Dataset entries
——

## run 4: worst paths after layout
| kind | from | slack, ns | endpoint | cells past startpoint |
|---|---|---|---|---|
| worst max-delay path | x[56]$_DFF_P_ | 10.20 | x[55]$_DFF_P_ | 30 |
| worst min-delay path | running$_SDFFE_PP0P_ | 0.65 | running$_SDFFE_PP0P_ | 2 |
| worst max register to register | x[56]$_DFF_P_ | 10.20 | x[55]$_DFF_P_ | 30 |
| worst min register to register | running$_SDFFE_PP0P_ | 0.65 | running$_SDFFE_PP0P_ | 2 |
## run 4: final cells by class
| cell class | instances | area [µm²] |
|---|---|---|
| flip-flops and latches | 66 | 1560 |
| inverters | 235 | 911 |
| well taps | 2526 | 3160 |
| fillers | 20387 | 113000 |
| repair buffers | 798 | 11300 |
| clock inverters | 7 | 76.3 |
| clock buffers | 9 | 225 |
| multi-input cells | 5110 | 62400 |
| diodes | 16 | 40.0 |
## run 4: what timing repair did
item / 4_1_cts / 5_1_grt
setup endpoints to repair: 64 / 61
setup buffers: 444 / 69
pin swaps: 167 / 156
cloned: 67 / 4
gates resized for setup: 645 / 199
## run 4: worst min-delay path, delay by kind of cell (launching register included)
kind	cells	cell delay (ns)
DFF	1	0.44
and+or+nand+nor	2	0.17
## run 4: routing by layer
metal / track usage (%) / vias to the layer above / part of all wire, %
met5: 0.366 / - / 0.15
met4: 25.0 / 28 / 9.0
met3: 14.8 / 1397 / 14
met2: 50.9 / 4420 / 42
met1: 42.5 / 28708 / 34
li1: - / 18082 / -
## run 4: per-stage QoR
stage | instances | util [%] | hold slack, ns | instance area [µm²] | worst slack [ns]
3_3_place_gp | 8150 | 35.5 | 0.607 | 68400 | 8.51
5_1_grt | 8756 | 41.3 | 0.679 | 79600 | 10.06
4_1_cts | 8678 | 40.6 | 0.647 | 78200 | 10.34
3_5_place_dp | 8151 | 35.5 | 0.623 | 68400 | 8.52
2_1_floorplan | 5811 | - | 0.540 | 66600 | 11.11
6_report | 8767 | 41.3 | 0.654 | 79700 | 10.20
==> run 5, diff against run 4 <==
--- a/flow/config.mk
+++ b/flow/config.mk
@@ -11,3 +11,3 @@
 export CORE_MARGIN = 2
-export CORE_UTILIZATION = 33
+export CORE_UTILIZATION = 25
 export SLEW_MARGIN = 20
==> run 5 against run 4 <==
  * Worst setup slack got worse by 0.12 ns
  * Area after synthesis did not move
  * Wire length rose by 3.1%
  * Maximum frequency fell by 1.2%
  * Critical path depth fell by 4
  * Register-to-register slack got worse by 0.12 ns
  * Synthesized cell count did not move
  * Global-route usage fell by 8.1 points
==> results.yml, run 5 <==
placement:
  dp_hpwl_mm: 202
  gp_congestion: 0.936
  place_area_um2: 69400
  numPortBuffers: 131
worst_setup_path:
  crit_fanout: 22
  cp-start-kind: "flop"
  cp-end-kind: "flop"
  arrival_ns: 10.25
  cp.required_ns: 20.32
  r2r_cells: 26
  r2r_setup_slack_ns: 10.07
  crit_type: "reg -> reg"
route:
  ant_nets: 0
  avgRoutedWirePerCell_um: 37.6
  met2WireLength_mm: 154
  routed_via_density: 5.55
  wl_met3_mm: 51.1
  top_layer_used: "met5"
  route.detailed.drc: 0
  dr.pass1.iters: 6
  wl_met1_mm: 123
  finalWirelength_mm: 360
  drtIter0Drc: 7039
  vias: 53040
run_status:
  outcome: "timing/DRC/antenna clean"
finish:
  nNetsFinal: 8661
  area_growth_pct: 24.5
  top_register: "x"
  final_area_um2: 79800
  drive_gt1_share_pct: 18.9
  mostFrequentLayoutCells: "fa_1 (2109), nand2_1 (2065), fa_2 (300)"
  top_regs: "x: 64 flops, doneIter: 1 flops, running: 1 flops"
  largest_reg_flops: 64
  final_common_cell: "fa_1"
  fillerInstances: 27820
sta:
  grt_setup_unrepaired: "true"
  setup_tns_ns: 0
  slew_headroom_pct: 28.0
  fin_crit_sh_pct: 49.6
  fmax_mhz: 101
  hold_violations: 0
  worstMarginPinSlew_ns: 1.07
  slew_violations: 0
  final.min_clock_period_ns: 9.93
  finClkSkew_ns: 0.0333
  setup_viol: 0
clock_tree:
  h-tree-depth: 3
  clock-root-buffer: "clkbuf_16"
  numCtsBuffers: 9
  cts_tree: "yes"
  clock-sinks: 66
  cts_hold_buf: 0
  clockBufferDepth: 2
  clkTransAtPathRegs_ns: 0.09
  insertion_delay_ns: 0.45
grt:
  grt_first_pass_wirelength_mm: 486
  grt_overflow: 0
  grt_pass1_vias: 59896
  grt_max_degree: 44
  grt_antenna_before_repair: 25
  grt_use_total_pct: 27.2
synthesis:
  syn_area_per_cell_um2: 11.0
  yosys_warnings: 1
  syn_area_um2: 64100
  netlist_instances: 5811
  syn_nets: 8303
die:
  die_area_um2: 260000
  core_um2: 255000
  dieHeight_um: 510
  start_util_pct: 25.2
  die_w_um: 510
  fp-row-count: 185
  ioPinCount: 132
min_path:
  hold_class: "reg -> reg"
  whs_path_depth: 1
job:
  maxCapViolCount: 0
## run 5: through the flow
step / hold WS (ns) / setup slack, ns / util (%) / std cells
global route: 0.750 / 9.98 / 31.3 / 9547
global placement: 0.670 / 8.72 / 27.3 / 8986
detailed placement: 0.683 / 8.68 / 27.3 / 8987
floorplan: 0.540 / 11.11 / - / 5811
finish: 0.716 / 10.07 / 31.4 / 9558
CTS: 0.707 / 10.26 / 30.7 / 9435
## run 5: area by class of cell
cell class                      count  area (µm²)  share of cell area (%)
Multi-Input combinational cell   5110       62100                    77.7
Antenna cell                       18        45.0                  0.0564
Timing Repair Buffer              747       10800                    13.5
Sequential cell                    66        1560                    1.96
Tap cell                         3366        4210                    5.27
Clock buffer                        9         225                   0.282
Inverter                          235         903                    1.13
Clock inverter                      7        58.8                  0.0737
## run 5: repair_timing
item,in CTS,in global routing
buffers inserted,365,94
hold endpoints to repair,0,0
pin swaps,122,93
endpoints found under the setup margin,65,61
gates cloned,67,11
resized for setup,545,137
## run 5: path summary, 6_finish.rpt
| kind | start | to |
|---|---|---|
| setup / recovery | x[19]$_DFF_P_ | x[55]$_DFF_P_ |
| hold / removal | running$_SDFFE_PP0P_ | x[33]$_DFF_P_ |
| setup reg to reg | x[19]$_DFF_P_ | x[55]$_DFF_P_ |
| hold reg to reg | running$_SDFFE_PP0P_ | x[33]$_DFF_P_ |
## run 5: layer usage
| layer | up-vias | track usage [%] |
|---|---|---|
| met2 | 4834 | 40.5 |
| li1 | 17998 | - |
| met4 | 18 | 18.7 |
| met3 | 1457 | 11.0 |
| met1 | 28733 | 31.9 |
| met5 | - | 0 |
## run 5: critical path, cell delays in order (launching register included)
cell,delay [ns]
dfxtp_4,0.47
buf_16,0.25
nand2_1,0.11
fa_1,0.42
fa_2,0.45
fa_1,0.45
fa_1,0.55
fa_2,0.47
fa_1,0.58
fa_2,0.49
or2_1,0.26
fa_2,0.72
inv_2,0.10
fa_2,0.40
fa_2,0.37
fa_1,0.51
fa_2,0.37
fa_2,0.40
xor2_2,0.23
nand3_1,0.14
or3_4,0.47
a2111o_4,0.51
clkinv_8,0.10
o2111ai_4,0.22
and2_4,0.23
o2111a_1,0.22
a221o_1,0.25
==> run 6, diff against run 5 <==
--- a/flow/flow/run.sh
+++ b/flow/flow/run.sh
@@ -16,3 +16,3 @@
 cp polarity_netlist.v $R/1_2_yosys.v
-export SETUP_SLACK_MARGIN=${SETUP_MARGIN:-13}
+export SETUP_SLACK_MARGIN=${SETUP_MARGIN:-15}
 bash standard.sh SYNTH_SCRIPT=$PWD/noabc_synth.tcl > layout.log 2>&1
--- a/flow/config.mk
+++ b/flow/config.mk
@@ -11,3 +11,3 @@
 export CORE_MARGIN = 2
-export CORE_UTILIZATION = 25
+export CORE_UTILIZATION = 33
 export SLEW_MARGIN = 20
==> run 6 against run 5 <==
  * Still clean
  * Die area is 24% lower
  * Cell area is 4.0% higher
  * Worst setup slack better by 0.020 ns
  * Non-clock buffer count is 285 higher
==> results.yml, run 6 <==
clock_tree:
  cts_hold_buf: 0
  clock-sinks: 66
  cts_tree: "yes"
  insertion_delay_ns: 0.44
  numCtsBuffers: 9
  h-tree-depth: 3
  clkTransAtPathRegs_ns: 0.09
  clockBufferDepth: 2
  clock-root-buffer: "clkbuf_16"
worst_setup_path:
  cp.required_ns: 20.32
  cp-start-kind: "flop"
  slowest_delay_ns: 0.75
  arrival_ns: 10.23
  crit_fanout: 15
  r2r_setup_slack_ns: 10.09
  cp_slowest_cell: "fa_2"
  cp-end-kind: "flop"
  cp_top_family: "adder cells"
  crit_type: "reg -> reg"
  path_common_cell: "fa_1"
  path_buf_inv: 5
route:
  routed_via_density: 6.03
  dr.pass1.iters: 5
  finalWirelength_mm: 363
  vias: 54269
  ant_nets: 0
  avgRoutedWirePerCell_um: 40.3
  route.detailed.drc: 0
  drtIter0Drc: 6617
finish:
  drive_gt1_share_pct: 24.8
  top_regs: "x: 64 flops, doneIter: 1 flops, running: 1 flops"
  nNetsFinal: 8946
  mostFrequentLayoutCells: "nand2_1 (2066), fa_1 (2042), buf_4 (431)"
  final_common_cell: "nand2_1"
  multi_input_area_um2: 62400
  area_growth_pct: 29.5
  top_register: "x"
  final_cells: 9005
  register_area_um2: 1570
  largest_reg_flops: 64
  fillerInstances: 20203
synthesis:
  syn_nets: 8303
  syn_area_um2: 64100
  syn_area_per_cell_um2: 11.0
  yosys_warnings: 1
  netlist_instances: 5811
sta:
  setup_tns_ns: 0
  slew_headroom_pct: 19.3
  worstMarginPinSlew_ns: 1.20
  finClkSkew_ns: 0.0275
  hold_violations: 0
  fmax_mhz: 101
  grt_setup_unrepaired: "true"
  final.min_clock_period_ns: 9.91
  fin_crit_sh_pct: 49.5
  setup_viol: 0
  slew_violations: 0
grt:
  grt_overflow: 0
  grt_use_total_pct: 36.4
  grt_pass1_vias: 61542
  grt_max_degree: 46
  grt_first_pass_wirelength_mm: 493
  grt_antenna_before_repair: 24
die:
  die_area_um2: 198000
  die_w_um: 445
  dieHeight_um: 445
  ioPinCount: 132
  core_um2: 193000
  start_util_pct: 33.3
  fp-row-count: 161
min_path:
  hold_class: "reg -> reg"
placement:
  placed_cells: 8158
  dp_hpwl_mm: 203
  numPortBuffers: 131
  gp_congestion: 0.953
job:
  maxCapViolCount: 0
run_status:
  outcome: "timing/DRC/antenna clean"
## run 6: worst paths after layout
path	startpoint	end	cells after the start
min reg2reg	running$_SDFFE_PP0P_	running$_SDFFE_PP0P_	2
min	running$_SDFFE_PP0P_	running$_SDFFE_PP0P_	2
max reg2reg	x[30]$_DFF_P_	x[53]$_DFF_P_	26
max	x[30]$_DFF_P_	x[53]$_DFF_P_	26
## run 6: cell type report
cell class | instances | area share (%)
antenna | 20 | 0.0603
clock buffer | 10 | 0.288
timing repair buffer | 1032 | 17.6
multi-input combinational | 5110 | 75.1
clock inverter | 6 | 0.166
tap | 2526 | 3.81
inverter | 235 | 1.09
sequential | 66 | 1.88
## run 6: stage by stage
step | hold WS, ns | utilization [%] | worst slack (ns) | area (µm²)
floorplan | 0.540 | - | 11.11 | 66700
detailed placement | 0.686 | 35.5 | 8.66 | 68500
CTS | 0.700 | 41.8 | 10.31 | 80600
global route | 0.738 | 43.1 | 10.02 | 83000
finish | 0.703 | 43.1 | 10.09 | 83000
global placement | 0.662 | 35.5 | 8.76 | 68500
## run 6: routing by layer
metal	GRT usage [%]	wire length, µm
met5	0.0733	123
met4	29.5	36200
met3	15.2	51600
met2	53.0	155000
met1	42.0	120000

——

DESCRIPTION OF THE TASK:
Check each line of the data for "against". Copy the lines where it turns up.

OUTPUT BELOW:
==> run 5, diff against run 4 <==
==> run 5 against run 4 <==
==> run 6, diff against run 5 <==
==> run 6 against run 5 <==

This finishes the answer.